• **Problem to work on**: Select from the records below every line that has the word "starts" in it.
---------- Raw data
$ cat src/rtl/semafor_pietoni.sv
// semafor_pietoni
// ---------------
// Pedestrian-crossing controller. It waits for the vehicle controller to
// report that its cycle is done, runs a timed pedestrian phase, and then
// hands control back to the vehicle side.
//
// Parameters
//   SEC          clock cycles per one-second tick (>= 2)
//   T_SIGURANTA  all-red clearance before pedestrian green, seconds
//   T_VERDE      steady pedestrian green, seconds
//   T_CLIPIRE    blinking pedestrian green, seconds (T_VERDE+T_CLIPIRE <= 31)
//
// Ports
//   clk             system clock
//   reset           asynchronous, active-low reset
//   intretinere     maintenance request, asynchronous level
//   Continuare_v    vehicle cycle done, asynchronous level
//   Continuare_s_v  start request to the vehicle controller
//   Verde_pieton    pedestrian green lamp
//   Rosu_pieton     pedestrian red lamp
//   afisaj          seconds left in the pedestrian phase, 0 outside green
//   stare_o         current FSM state, for debug and checkers
//
// Handoff between the two controllers (level based, no valid/ready pair):
// Continuare_s_v is held high by this block while it sits in PREDARE and
// the vehicle side acts on its rising edge. Continuare_v is held high by the
// vehicle side while it is in its Done state. The pedestrian phase starts
// only when the synchronized Continuare_v is seen high in ASTEPTARE, and
// PREDARE is left only once the synchronized Continuare_v has dropped, so
// each rising edge of Continuare_v starts exactly one pedestrian phase.

module semafor_pietoni #(
    parameter logic [23:0] SEC         = 24'd10000000,
    parameter int unsigned T_SIGURANTA = 1,
    parameter int unsigned T_VERDE     = 10,
    parameter int unsigned T_CLIPIRE   = 4
) (
    input  logic       clk,
    input  logic       reset,
    input  logic       intretinere,
    input  logic       Continuare_v,
    output logic       Continuare_s_v,
    output logic       Verde_pieton,
    output logic       Rosu_pieton,
    output logic [4:0] afisaj,
    output logic [2:0] stare_o
);

    localparam logic [2:0] PREDARE    = 3'd0;
    localparam logic [2:0] ASTEPTARE  = 3'd1;
    localparam logic [2:0] SIGURANTA  = 3'd2;
    localparam logic [2:0] VERDE      = 3'd3;
    localparam logic [2:0] CLIPIRE    = 3'd4;
    localparam logic [2:0] MENTENANTA = 3'd5;

    // A timed state ends on the tick that completes its last second.
    localparam logic [4:0] SIG_LAST   = 5'(T_SIGURANTA - 1);
    localparam logic [4:0] VERDE_LAST = 5'(T_VERDE - 1);
    localparam logic [4:0] CLIP_LAST  = 5'(T_CLIPIRE - 1);
    localparam logic [4:0] VERDE_LOAD = 5'(T_VERDE + T_CLIPIRE);
    localparam logic [4:0] CLIP_LOAD  = 5'(T_CLIPIRE);

    // Two-flop synchronizers for the asynchronous level inputs.
    logic cv_meta_q, cv_s_q;
    logic int_meta_q, int_s_q;

    logic [2:0]  stare_q, stare_d;
    logic [23:0] presc_q, presc_d;
    logic [4:0]  sec_q, sec_d;
    logic        csv_q, csv_d;
    logic        verde_q, verde_d;
    logic        rosu_q, rosu_d;
    logic [4:0]  afisaj_q, afisaj_d;

    logic tick;
    logic intrare;

    assign tick    = (presc_q == SEC - 24'd1);
    assign intrare = (stare_d != stare_q);

    // Next-state logic; maintenance overrides every other transition.
    always_comb begin
        stare_d = stare_q;
        if (int_s_q) begin
            stare_d = MENTENANTA;
        end else begin
            case (stare_q)
                PREDARE:    if (!cv_s_q) stare_d = ASTEPTARE;
                ASTEPTARE:  if (cv_s_q) stare_d = SIGURANTA;
                SIGURANTA:  if (tick && sec_q == SIG_LAST) stare_d = VERDE;
                VERDE:      if (tick && sec_q == VERDE_LAST) stare_d = CLIPIRE;
                CLIPIRE:    if (tick && sec_q == CLIP_LAST) stare_d = PREDARE;
                MENTENANTA: stare_d = PREDARE;
                default:    stare_d = PREDARE;
            endcase
        end
    end

    // Prescaler and per-state second counter restart on every state entry,
    // so an N-second state lasts exactly N*SEC cycles.
    always_comb begin
        presc_d = presc_q + 24'd1;
        sec_d   = sec_q;
        if (intrare) begin
            presc_d = 24'd0;
            sec_d   = 5'd0;
        end else if (tick) begin
            presc_d = 24'd0;
            sec_d   = sec_q + 5'd1;
        end
    end

    // Registered outputs: entry values are loaded on the same edge as the
    // state change; within a state only ticks change them.
    always_comb begin
        csv_d    = csv_q;
        verde_d  = verde_q;
        rosu_d   = rosu_q;
        afisaj_d = afisaj_q;
        if (intrare) begin
            csv_d    = 1'b0;
            verde_d  = 1'b0;
            rosu_d   = 1'b1;
            afisaj_d = 5'd0;
            case (stare_d)
                PREDARE: csv_d = 1'b1;
                VERDE: begin
                    verde_d  = 1'b1;
                    rosu_d   = 1'b0;
                    afisaj_d = VERDE_LOAD;
                end
                CLIPIRE: begin
                    rosu_d   = 1'b0;
                    afisaj_d = CLIP_LOAD;
                end
                default: ;
            endcase
        end else if (tick) begin
            case (stare_q)
                VERDE: begin
                    if (afisaj_q != 5'd0) afisaj_d = afisaj_q - 5'd1;
                end
                CLIPIRE: begin
                    verde_d = ~verde_q;
                    if (afisaj_q != 5'd0) afisaj_d = afisaj_q - 5'd1;
                end
                MENTENANTA: rosu_d = ~rosu_q;
                default: ;
            endcase
        end
    end

    always_ff @(posedge clk or negedge reset) begin
        if (!reset) begin
            cv_meta_q  <= 1'b0;
            cv_s_q     <= 1'b0;
            int_meta_q <= 1'b0;
            int_s_q    <= 1'b0;
            stare_q    <= PREDARE;
            presc_q    <= 24'd0;
            sec_q      <= 5'd0;
            csv_q      <= 1'b1;
            verde_q    <= 1'b0;
            rosu_q     <= 1'b1;
            afisaj_q   <= 5'd0;
        end else begin
            cv_meta_q  <= Continuare_v;
            cv_s_q     <= cv_meta_q;
            int_meta_q <= intretinere;
            int_s_q    <= int_meta_q;
            stare_q    <= stare_d;
            presc_q    <= presc_d;
            sec_q      <= sec_d;
            csv_q      <= csv_d;
            verde_q    <= verde_d;
            rosu_q     <= rosu_d;
            afisaj_q   <= afisaj_d;
        end
    end

    assign Continuare_s_v = csv_q;
    assign Verde_pieton   = verde_q;
    assign Rosu_pieton    = rosu_q;
    assign afisaj         = afisaj_q;
    assign stare_o        = stare_q;

endmodule

$ cat config.mk
export PLATFORM = sky130hd
export DESIGN_NAME = semafor_pietoni
export DESIGN_NICKNAME = d
export VERILOG_FILES = /design/src/rtl/semafor_pietoni.sv
export SDC_FILE = /design/constraint.sdc
export NUM_CORES = 1
export LEC_CHECK = 0
export ABC_AREA = 1
export BUFFER_PORTS_ARGS = -buffer_cell sky130_fd_sc_hd__buf_2
export CAP_MARGIN = 20
export CELL_PAD_IN_SITES_DETAIL_PLACEMENT = 0
export CELL_PAD_IN_SITES_GLOBAL_PLACEMENT = 1
export CORE_ASPECT_RATIO = 0.9
export CORE_UTILIZATION = 40
export CTS_CLUSTER_DIAMETER = 150
export DETAILED_ROUTE_END_ITERATION = 7
export GPL_ROUTABILITY_DRIVEN = 0
export HOLD_SLACK_MARGIN = 0.08
export PLACE_DENSITY = 0.72
export SYNTH_ARGS = -nofsm -noshare
export SYNTH_HDL_FRONTEND = slang
export SYNTH_SLANG_ARGS = --single-unit
$ cat constraint.sdc
create_clock -name clk -period 2.2 [get_ports clk]
set_input_delay 0.44 -clock clk [delete_from_list [all_inputs] [get_ports clk]]
set_output_delay 0.44 -clock clk [all_outputs]
set_load 0.02 [all_outputs]
Yosys cells after proc, flatten, opt, wreduce, memory -nomap -nowiden
Cells that the tools add are included.

cells by class
  muxes and demuxes = 25
  add/subtract/negate cells = 3
  reduce and logical (&&, ||, !) cells = 17
  bitwise operators = 2
  equal/unequal tests = 11

operators with widths
  cell                                               number
  2-to-1 mux 24 bit                                  2
  2-to-1 mux 5 bit                                   6
  adder 24 x 1 -> 24 bit (second input constant)     1
  == test 24 bit (second input constant)             1
  2-to-1 mux 3 bit                                   6
  case mux 3 bit (5 select lines)                    1
  nonzero test 2 bit                                 5
  == test 3 x 2 -> 1 bit (second input constant)     3
  == test 3 bit (second input constant)              3
  2-to-1 mux 1 bit                                   9
  case mux 4 bit (2 select lines)                    1
  logical NOT 3 bit                                  2
  adder 5 x 1 -> 5 bit (second input constant)       1
  == test 5 x 2 -> 1 bit (second input constant)     1
  == test 5 x 4 -> 1 bit (second input constant)     1
  logical NOT 5 bit                                  1
  nonzero test 5 bit                                 1
  subtractor 5 x 1 -> 5 bit (second input constant)  1
  AND reduction 2 bit                                2
  OR reduction 2 bit                                 2
  == test 3 x 1 -> 1 bit (second input constant)     1
  logical AND 1 bit                                  3
  != test 3 bit                                      1
  AND reduction 3 bit                                1
  inverter 1 bit                                     2

storage, ports and cells
  bits in registers = 44
  input port bits = 4
  output and inout port bits = 11
  word-level logic and storage cells = 69

Longest topological paths before layout
  depth after elaboration = 9
  depth in mapped cells = 16
  gate-level depth less buffers = 16

Worst setup path after synthesis
OpenSTA, ideal clock, no wires.

  kind = reg2reg
  from = reg presc_q[0]
  to = reg presc_q[19]
  setup time = 0.124 ns
  path buffers = 1
  cell stages (with the launch flop) = 16
  slack = 0.166 ns
  arrival time = 1.909 ns
  required time = 2.076 ns
  clock period less this slack = 2.034 ns
  path through = dfrtp_1 ha_1 nand3_4 nor2_2 nand3_4 inv_2 nand2_2 nand3_4 nand3_4 nand2_2 nand2_4 nand2_8 inv_6 nand2_4 buf_12 nor2_4

between the ends
  cells in the longest elaborated chain, start to end = 7
  elaborated cells on any way between the ends = 13
  those cells by class = add/sub (1); eq/ne (2); mux (7); reduce/logical (3)

ends and longest elaborated chain
  item                                         line        RTL
  start: declaration                           68          logic [23:0] presc_q, presc_d;
  start signal: assignment                     172         presc_q <= presc_d;
  == test 24 bit (*)                           78          assign tick = (presc_q == SEC - 24'd1);
  logical AND 1 bit, on equally long branches  92, 90, 91
  2-to-1 mux 3 bit, on equally long branches   92, 90, 91
  case mux 3 bit (5 select lines) (*)          87          case (stare_q)
  2-to-1 mux 3 bit (*)                         84          if (int_s_q) begin
  named net stare_d[2]                         67          logic [2:0] stare_q, stare_d;
  != test 3 bit (*)                            79          assign intrare = (stare_d != stare_q);
  2-to-1 mux 24 bit (*)                        104         if (intrare) begin
  named net presc_d[19]                        68

Mark *: on every way through the listed nets, which the timed path passes. The rest lies on a longest branch.
A chain may end at the register's enable or synchronous reset.

Worst setup path in the final report
  from = reg presc_q[0]
  to = reg presc_q[19]

between the ends
  cells in the longest elaborated chain, start to end = 7
  elaborated cells on any way between the ends = 13
  those cells by class = add/sub (1); eq/ne (2); mux (7); reduce/logical (3)

ends and longest elaborated chain
  item                                         line
  == test 24 bit                               78
  logical AND 1 bit, on equally long branches  92, 90, 91
  2-to-1 mux 3 bit, on equally long branches   92, 90, 91
  case mux 3 bit (5 select lines)              87
  2-to-1 mux 3 bit                             84
  != test 3 bit                                79
  2-to-1 mux 24 bit (*)                        104
  named net presc_d[19]                        68

Marks and branches as above.

==> run_results.csv <==
group,metric,value,unit
floorplan,rows,27,
pwr,p_switching,523,uW
synthesis,synth_common_cells,"nand2_1, dfrtp_1, nor2_1, inv_1, xor2_1",
grt,grt.overflow.total,0,
synthesis,yosysUniqueCellTypes,37,
synthesis,ys_seq_elements,44,
floorplan,die_x,88.2,um
pwr,leakagePower,1.31,nW
floorplan,ios,15,
worst_setup_path,cp_cell_sequence,"ha_4 > nand3_4 > nor3_2 > nand3_1 > nor2_1 > nand3b_1 > buf_4 > nand4_2 > nand2_4 > nand2_8 > inv_8 > nand2_4 > nor2_4",
place,numPlacedInstances,418,
grt,busiest_layer,"met1",
worst_setup_path,cp_slowest_cell,"dfrtp_1",
sta,finalCriticalPeriod,2.04,ns
synthesis,ys_seq_area_frac,0.412,
routing,vias,2026,
sta,worst_pin_slew,0.504,ns
cells_and_area,multi_input_area,1450,um^2
pwr,clockPowerShare,0.365,
clocking,insertion_delay,0.29,ns
pwr,irDropWorstVdd,328,uV
worst_setup_path,crit_path_max_fanout,7,
worst_setup_path,cpMostUsedCell,"nand2_4",
floorplan,die-area,7030,um^2
cells_and_area,nFillCells,622,
clocking,cts.sinks,44,
synthesis,synth_area,2680,um^2
sta,hold_viol,0,
sta,finalClockSkew,0.00368,ns
worst_setup_path,startpoint,"presc_q[0]",
cells_and_area,fin_util,0.497,
clocking,clockBufferDepth,2,
worst_setup_path,start_kind,"flop",
cells_and_area,instances_no_fill,428,
worst_setup_path,worstPathRequired,2.39,ns
routing,wl_per_cell,12.7,um
clocking,cts_root_buf,"clkbuf_8",
cells_and_area,n_antenna_cell,0,
cells_and_area,ff_latch_area,1100,um^2
clocking,cts_max_level,2,
worst_setup_path,r2r_start,"presc_q[0]",
synthesis,synth.most_common_cell,"nand2_1",
routing,drc,0,
job,maxCapViolations,0,
place,dpl.hpwl,3.98,mm
floorplan,coreArea,6280,um^2
grt,grt_max_degree,25,
synthesis,async_reset_ff_frac,1.00,
sta,fin_crit_sh,0.928,
run_status,status,"finished clean",
pwr,p_per_area,601,nW/um^2
pwr,internal_power,1.35,mW
worst_hold_path,min_path_type,"input pin to asynchronous set/reset pin",
grt,grt_util_met2,0.255,
routing,drt_pass1_iterations,4,
routing,drt_iter0_markers,71,
pwr,seq_power_share,0.466,
synthesis,ys.flop_type,"dfrtp_1",
clocking,clk_pin_slew,0.08,ns
sta,fmaxAchievable,0.490,GHz
clocking,cts_made_buffers,5,
grt,grt_pass1_wl,9.43,mm
synthesis,syn_nets,321,
synthesis,synth_cells,311,
cells_and_area,layout-drive-gt1-share,0.273,
synthesis,ys_warn_count,0,
floorplan,start_util,0.426,
sta,final-setup-viol-count,0,
synthesis,synth_top_area_cell,"dfrtp_1",
cells_and_area,finalNetCount,350,
routing,drt-total-wl,5.42,mm
sta,maxSlewHeadroom,0.664,
grt,grt_pass1_vias,1990,
cells_and_area,syn2layout_area_growth,16.7,%
routing,ant_nets,0,
routing,vias_per_cell,4.73,
floorplan,die_y,79.6,um
synthesis,synth_edf_count,0,
worst_setup_path,critPathKind,"flop to flop",
synthesis,synthTopCellsByArea,"dfrtp_1, nand2_1, nor2_1, nor2_4, xor2_1",
clocking,cts_tree,"built",
worst_setup_path,slowest_delay,0.40,ns
clocking,cts.hold.buffers_added,0,
place,numPortBuffers,14,
grt,gr-usage-met3,0.0341,
worst_setup_path,arrival,2.23,ns
pwr,comb_power_share,0.170,
grt,met1_usage,0.261,
sta,report.final.slew_viol_count,0,
synthesis,synth_top_area_frac,0.393,
synthesis,avgSynthCellArea,8.61,um^2
worst_setup_path,critPathCaptureType,"flop",
grt,globalRouteTotalUtil,0.175,
grt,antenna_found_initial,0,
sta,fin_tns_setup,0,ns
pwr,sw_frac_of_total,0.279,
## power by group through the flow
| stage | Combinational (mW) | Clock, mW | Sequential [mW] |
|---|---|---|---|
| after floorplan | 0.193 | 0 | 0.916 |
| after global placement | 0.311 | 0 | 0.887 |
| after detailed placement | 0.308 | 0 | 0.888 |
| after CTS | 0.312 | 0.707 | 0.872 |
| after global routing | 0.357 | 0.736 | 0.881 |
| final | 0.318 | 0.685 | 0.874 |
## cells in the final DEF, fill, tap and decap left out, types with 6 or more instances in the layout
master | synthesis | routed
nand2_1 | 62 | 62
dfrtp_1 | 42 | 42
nor2_1 | 40 | 35
inv_1 | 32 | 32
xor2_1 | 15 | 15
nor2_4 | 12 | 14
buf_2 | 3 | 14
nor3_1 | 14 | 13
nand3_1 | 13 | 11
nand2_2 | 10 | 10
nand4_1 | 10 | 10
buf_4 | 0 | 10
xnor2_1 | 8 | 8
clkbuf_8 | 0 | 7
nor2_2 | 3 | 6
## flip-flops by register name, indices dropped and copies added, names as in the netlist
register,flops
int_meta_q,1
presc_q,24
cv_s_q,1
Rosu_pieton,1
int_s_q,1
sec_q,5
afisaj,5
Continuare_s_v,1
cv_meta_q,1
stare_o,3
Verde_pieton,1
## cell type report
class,count,area share
Timing Repair Buffer,26,0.0593
Sequential cell,44,0.353
Inverter,38,0.0485
Multi-Input combinational cell,225,0.464
Clock inverter,1,0.00961
Clock buffer,7,0.0308
Tap cell,87,0.0348
## stage by stage
| stage | cell area, um^2 | worst slack [ns] | hold WS, ns | total power [mW] |
|---|---|---|---|---|
| final | 3120 | 0.158 | 0.104 | 1.88 |
| after CTS | 3050 | 0.0520 | 0.123 | 1.89 |
| after detailed placement | 2920 | -0.00773 | 0.335 | 1.20 |
| after global placement | 2920 | 0.0528 | 0.333 | 1.20 |
| after floorplan | 2680 | 0.166 | 0.144 | 1.11 |
| after global routing | 3120 | -0.0136 | 0.145 | 1.97 |
## path summary, 6_finish.rpt
path,cells past startpoint,slack (ns),endpoint
setup reg to reg,13,0.16,presc_q[19]
hold / removal,1,0.10,presc_q[5]
max in group asynchronous,2,1.52,Continuare_s_v
setup / recovery,13,0.16,presc_q[19]
hold reg to reg,0,0.35,int_s_q
min in group clk,1,0.25,int_meta_q
## cell families after synthesis
| group | Yosys count | synth area share |
|---|---|---|
| AND/OR/NAND/NOR | 183 | 0.387 |
| XOR/XNOR | 23 | 0.0752 |
| buffers and inverters | 43 | 0.0729 |
| AO/OA/AOI/OAI | 12 | 0.0243 |
| adder cells (fa/ha/maj) | 6 | 0.0280 |
| flip-flops | 44 | 0.412 |
## worst max-delay path, delay by kind of cell, from the launching register on
kind / cells / cell delay (ns)
adder cells (fa/ha/maj): 1 / 0.17
buffers and inverters: 2 / 0.23
flip-flops: 1 / 0.40
AND/OR/NAND/NOR: 10 / 1.12
## per-layer routing
metal	up-vias	part of all wire	wire, um
li1	1047	-	-
met1	953	0.54	2920
met2	21	0.43	2330
met3	5	0.022	117
met4	0	0.0085	46
met5	-	0	0
## timing repair
item / in CTS / in global routing
gates cloned: 0 / 1
endpoints found under the setup margin: 1 / 24
gates resized for setup: 1 / 14
pin swaps: 0 / 3
setup buffers: 0 / 1
Note: power is estimated with default switching activity, not from simulation.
--------------------
• **Finished task**:
// vehicle side while it is in its Done state. The pedestrian phase starts
// each rising edge of Continuare_v starts exactly one pedestrian phase.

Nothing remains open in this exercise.